Without a dedicated treatment stage, infiltrating this water transfers pollution directly into the ground. On a 22,000 m² permeable parking area in Matoury, the design integrated OSMORIA® Indigreen®, an aquatextile installed within the pavement structure to ensure stormwater quality management before infiltration. An aquatextile is a technical textile that manages stormwater quality. Its function is not simply to infiltrate runoff, but to clean up pollution while allowing infiltration to occur.
Challenge
The project had to manage significant stormwater volumes generated during the rainy season while preventing soil contamination. Runoff from parked vehicles accumulates hydrocarbons and polycyclic aromatic hydrocarbons, which can migrate into the subsoil when permeable pavements are used.

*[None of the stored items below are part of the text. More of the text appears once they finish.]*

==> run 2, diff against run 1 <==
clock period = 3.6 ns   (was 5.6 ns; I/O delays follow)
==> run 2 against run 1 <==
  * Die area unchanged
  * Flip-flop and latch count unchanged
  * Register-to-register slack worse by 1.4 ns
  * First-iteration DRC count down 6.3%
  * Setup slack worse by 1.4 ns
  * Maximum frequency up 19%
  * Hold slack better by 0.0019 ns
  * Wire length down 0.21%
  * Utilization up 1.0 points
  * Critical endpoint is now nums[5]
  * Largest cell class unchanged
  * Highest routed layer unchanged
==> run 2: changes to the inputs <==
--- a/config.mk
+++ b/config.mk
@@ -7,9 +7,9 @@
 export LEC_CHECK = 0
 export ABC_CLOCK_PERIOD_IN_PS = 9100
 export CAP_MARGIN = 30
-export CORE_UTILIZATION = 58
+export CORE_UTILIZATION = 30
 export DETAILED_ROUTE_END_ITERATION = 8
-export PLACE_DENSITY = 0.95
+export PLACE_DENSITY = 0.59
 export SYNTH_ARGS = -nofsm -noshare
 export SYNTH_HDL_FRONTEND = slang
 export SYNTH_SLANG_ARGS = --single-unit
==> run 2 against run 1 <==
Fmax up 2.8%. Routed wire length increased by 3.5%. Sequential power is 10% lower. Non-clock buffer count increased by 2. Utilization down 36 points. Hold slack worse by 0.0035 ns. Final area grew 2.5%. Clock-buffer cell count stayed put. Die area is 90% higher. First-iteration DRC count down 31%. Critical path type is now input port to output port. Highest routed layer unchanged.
interface mem_to_wb_if;
   import memory_stage_pkg::*;
   result_src_t cfsm__result_src;
   data_t       read_data;
   data_t       alu_result;
   reg_idx_t    rd;
   logic        RegWriteW;

   modport to_write_back (
      output cfsm__result_src, read_data, alu_result, rd, RegWriteW
   );
   modport from_memory (
      input cfsm__result_src, read_data, alu_result, rd, RegWriteW
   );
endinterface

module memory_stage
   import memory_stage_pkg::*;
#(
   parameter int unsigned BUS_W = 32
) (
   input  logic               clk,
   input  logic               reset,
   input  logic               in_valid,
   output logic               in_ready,
   input  logic [BUS_W-1:0]   in_alu_result,
   input  logic [BUS_W-1:0]   in_write_data,
   input  logic               in_mem_read,
   input  logic               in_mem_write,
   input  logic [2:0]         in_funct3,
   input  logic [4:0]         in_rd,
   input  logic               in_reg_write,
   input  result_src_t        in_result_src,
   output logic               dmem_req_valid,
   input  logic               dmem_req_ready,
   output logic [BUS_W-1:0]   dmem_addr,
   output logic               dmem_we,
   output logic [3:0]         dmem_wstrb,
   output logic [BUS_W-1:0]   dmem_wdata,
   input  logic               dmem_resp_valid,
   input  logic [BUS_W-1:0]   dmem_rdata,
   output logic               mem_fault,
   mem_to_wb_if.to_write_back mem_to_wb
);

   localparam logic [1:0] S_IDLE = 2'd0;
   localparam logic [1:0] S_REQ  = 2'd1;
   localparam logic [1:0] S_WAIT = 2'd2;

   logic [1:0]       state_q, state_d;

   // Captured instruction
   logic [BUS_W-1:0] addr_q, addr_d;
   logic [BUS_W-1:0] wdata_q, wdata_d;
   logic [2:0]       funct3_q, funct3_d;
   logic [4:0]       rd_q, rd_d;
   logic             reg_write_q, reg_write_d;
   result_src_t      src_q, src_d;
   logic             is_load_q, is_load_d;

   // Write-back registers
   result_src_t      wb_src_q, wb_src_d;
   logic [BUS_W-1:0] wb_rdata_q, wb_rdata_d;
   logic [BUS_W-1:0] wb_alu_q, wb_alu_d;
   logic [4:0]       wb_rd_q, wb_rd_d;
   logic             wb_we_q, wb_we_d;
   logic             fault_q, fault_d;

   logic [1:0]       off_in;
   logic             mem_op_in;
   logic             f3_legal;
   logic             misalign;
   logic             fault_in;

   logic [1:0]       off_q;
   logic             in_req;
   logic [3:0]       strb;
   logic [BUS_W-1:0] store_data;
   logic [7:0]       byte_sel;
   logic [15:0]      half_sel;
   logic [BUS_W-1:0] load_data;

   // Legality of the instruction presented at capture
   assign off_in    = in_alu_result[1:0];
   assign mem_op_in = in_mem_read | in_mem_write;

   always_comb begin
      f3_legal = 1'b0;
      case (in_funct3)
         3'b000, 3'b001, 3'b010: f3_legal = 1'b1;
         3'b100, 3'b101:         f3_legal = in_mem_read;
         default:                f3_legal = 1'b0;
      endcase
   end

   assign misalign = ((in_funct3[1:0] == 2'b01) && off_in[0]) ||
                     ((in_funct3[1:0] == 2'b10) && (off_in != 2'b00));
   assign fault_in = (in_mem_read & in_mem_write) |
                     (mem_op_in & (~f3_legal | misalign));

   // Store lane encoding from the captured access
   assign off_q  = addr_q[1:0];
   assign in_req = (state_q == S_REQ);

   always_comb begin
      strb       = 4'b1111;
      store_data = wdata_q;
      case (funct3_q[1:0])
         2'b00: begin
            strb       = 4'b0001 << off_q;
            store_data = {4{wdata_q[7:0]}};
         end
         2'b01: begin
            strb       = 4'b0011 << off_q;
            store_data = {2{wdata_q[15:0]}};
         end
         default: begin
            strb       = 4'b1111;
            store_data = wdata_q;
         end
      endcase
   end

   assign dmem_req_valid = in_req;
   assign dmem_addr      = {addr_q[BUS_W-1:2], 2'b00};
   assign dmem_we        = in_req & ~is_load_q;
   assign dmem_wstrb     = (in_req && !is_load_q) ? strb : 4'b0000;
   assign dmem_wdata     = store_data;
   assign in_ready       = (state_q == S_IDLE);
   assign mem_fault      = fault_q;

   // Load lane extraction and extension
   assign byte_sel = dmem_rdata[{off_q, 3'b000} +: 8];
   assign half_sel = dmem_rdata[{off_q[1], 4'b0000} +: 16];

   always_comb begin
      load_data = dmem_rdata;
      case (funct3_q)
         3'b000:  load_data = {{(BUS_W-8){byte_sel[7]}}, byte_sel};
         3'b100:  load_data = {{(BUS_W-8){1'b0}}, byte_sel};
         3'b001:  load_data = {{(BUS_W-16){half_sel[15]}}, half_sel};
         3'b101:  load_data = {{(BUS_W-16){1'b0}}, half_sel};
         default: load_data = dmem_rdata;
      endcase
   end

   // Next state; every non-completion cycle issues a write-back bubble
   always_comb begin
      state_d     = state_q;
      addr_d      = addr_q;
      wdata_d     = wdata_q;
      funct3_d    = funct3_q;
      rd_d        = rd_q;
      reg_write_d = reg_write_q;
      src_d       = src_q;
      is_load_d   = is_load_q;
      wb_src_d    = wb_src_q;
      wb_rdata_d  = wb_rdata_q;
      wb_alu_d    = wb_alu_q;
      wb_rd_d     = wb_rd_q;
      wb_we_d     = 1'b0;
      fault_d     = 1'b0;

      case (state_q)
         S_IDLE: begin
            if (in_valid) begin
               addr_d      = in_alu_result;
               wdata_d     = in_write_data;
               funct3_d    = in_funct3;
               rd_d        = in_rd;
               reg_write_d = in_reg_write;
               src_d       = in_result_src;
               is_load_d   = in_mem_read;
               if (!mem_op_in || fault_in) begin
                  wb_src_d   = in_result_src;
                  wb_alu_d   = in_alu_result;
                  wb_rd_d    = in_rd;
                  wb_rdata_d = '0;
                  wb_we_d    = in_reg_write & ~fault_in;
                  fault_d    = fault_in;
               end else begin
                  state_d = S_REQ;
               end
            end
         end
         S_REQ: begin
            if (dmem_req_ready) begin
               if (is_load_q) begin
                  state_d = S_WAIT;
               end else begin
                  wb_src_d   = src_q;
                  wb_alu_d   = addr_q;
                  wb_rd_d    = rd_q;
                  wb_rdata_d = '0;
                  wb_we_d    = reg_write_q;
                  state_d    = S_IDLE;
               end
            end
         end
         S_WAIT: begin
            if (dmem_resp_valid) begin
               wb_src_d   = src_q;
               wb_alu_d   = addr_q;
               wb_rd_d    = rd_q;
               wb_rdata_d = load_data;
               wb_we_d    = reg_write_q;
               state_d    = S_IDLE;
            end
         end
         default: state_d = S_IDLE;
      endcase
   end

   always_ff @(posedge clk or negedge reset) begin
      if (!reset) begin
         state_q     <= S_IDLE;
         addr_q      <= '0;
         wdata_q     <= '0;
         funct3_q    <= '0;
         rd_q        <= '0;
         reg_write_q <= 1'b0;
         src_q       <= '0;
         is_load_q   <= 1'b0;
         wb_src_q    <= '0;
         wb_rdata_q  <= '0;
         wb_alu_q    <= '0;
         wb_rd_q     <= '0;
         wb_we_q     <= 1'b0;
         fault_q     <= 1'b0;
      end else begin
         state_q     <= state_d;
         addr_q      <= addr_d;
         wdata_q     <= wdata_d;
         funct3_q    <= funct3_d;
         rd_q        <= rd_d;
         reg_write_q <= reg_write_d;
         src_q       <= src_d;
         is_load_q   <= is_load_d;
         wb_src_q    <= wb_src_d;
         wb_rdata_q  <= wb_rdata_d;
         wb_alu_q    <= wb_alu_d;
         wb_rd_q     <= wb_rd_d;
         wb_we_q     <= wb_we_d;
         fault_q     <= fault_d;
      end
   end

   assign mem_to_wb.cfsm__result_src = wb_src_q;
   assign mem_to_wb.read_data        = wb_rdata_q;
   assign mem_to_wb.alu_result       = wb_alu_q;
   assign mem_to_wb.rd               = wb_rd_q;
   assign mem_to_wb.RegWriteW        = wb_we_q;

endmodule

The core challenge was to combine hydraulic performance with effective depollution, without relying on soil quality or specific environmental conditions. The solution had to remain highly permeable to maintain infiltration capacity, while ensuring irreversible fixation of hydrocarbons and PAHs. In addition, long-term performance was required, with measurable efficiency based on the aquatextile itself rather than surrounding soil conditions.
Solution
OSMORIA Indigreen was installed in the ground between the formation layer and the bedding layer of the permeable pavement. When rainfall occurs, the highly permeable aquatextile allows water to pass through while irreversibly fixing more than 99.5% of hydrocarbons and PAHs transported by runoff. This irreversible fixation prevents any subsequent release of pollutants into the soil.
At the same time, the textile matrix diffuses nutrients that stimulate local microbiota, including bacteria and microfungi naturally present in the soil. This optimizes the processes of fixation and biodegradation of hydrocarbons over the long term. The use of local microbiota ensures systematic and accelerated biodegradation of micropollutants, independent of soil quality and environmental variability.
Once treated, stormwater continues to infiltrate and humidify the soil, supporting groundwater recharge while protecting underground biodiversity. By integrating a depollution stage directly within the infiltration structure, the system improves hydrocarbon retention and biodegradation compared to natural soil alone.
Designed through biomimicry and backed by more than ten years of research and development, the aquatextile provides a durable, autonomous solution with a service life exceeding 50 years. It operates without maintenance and avoids costly resizing of stormwater drainage networks. The result is a high-performance, nature-based approach to managing hydrocarbon-contaminated runoff while preserving soil function and biodiversity.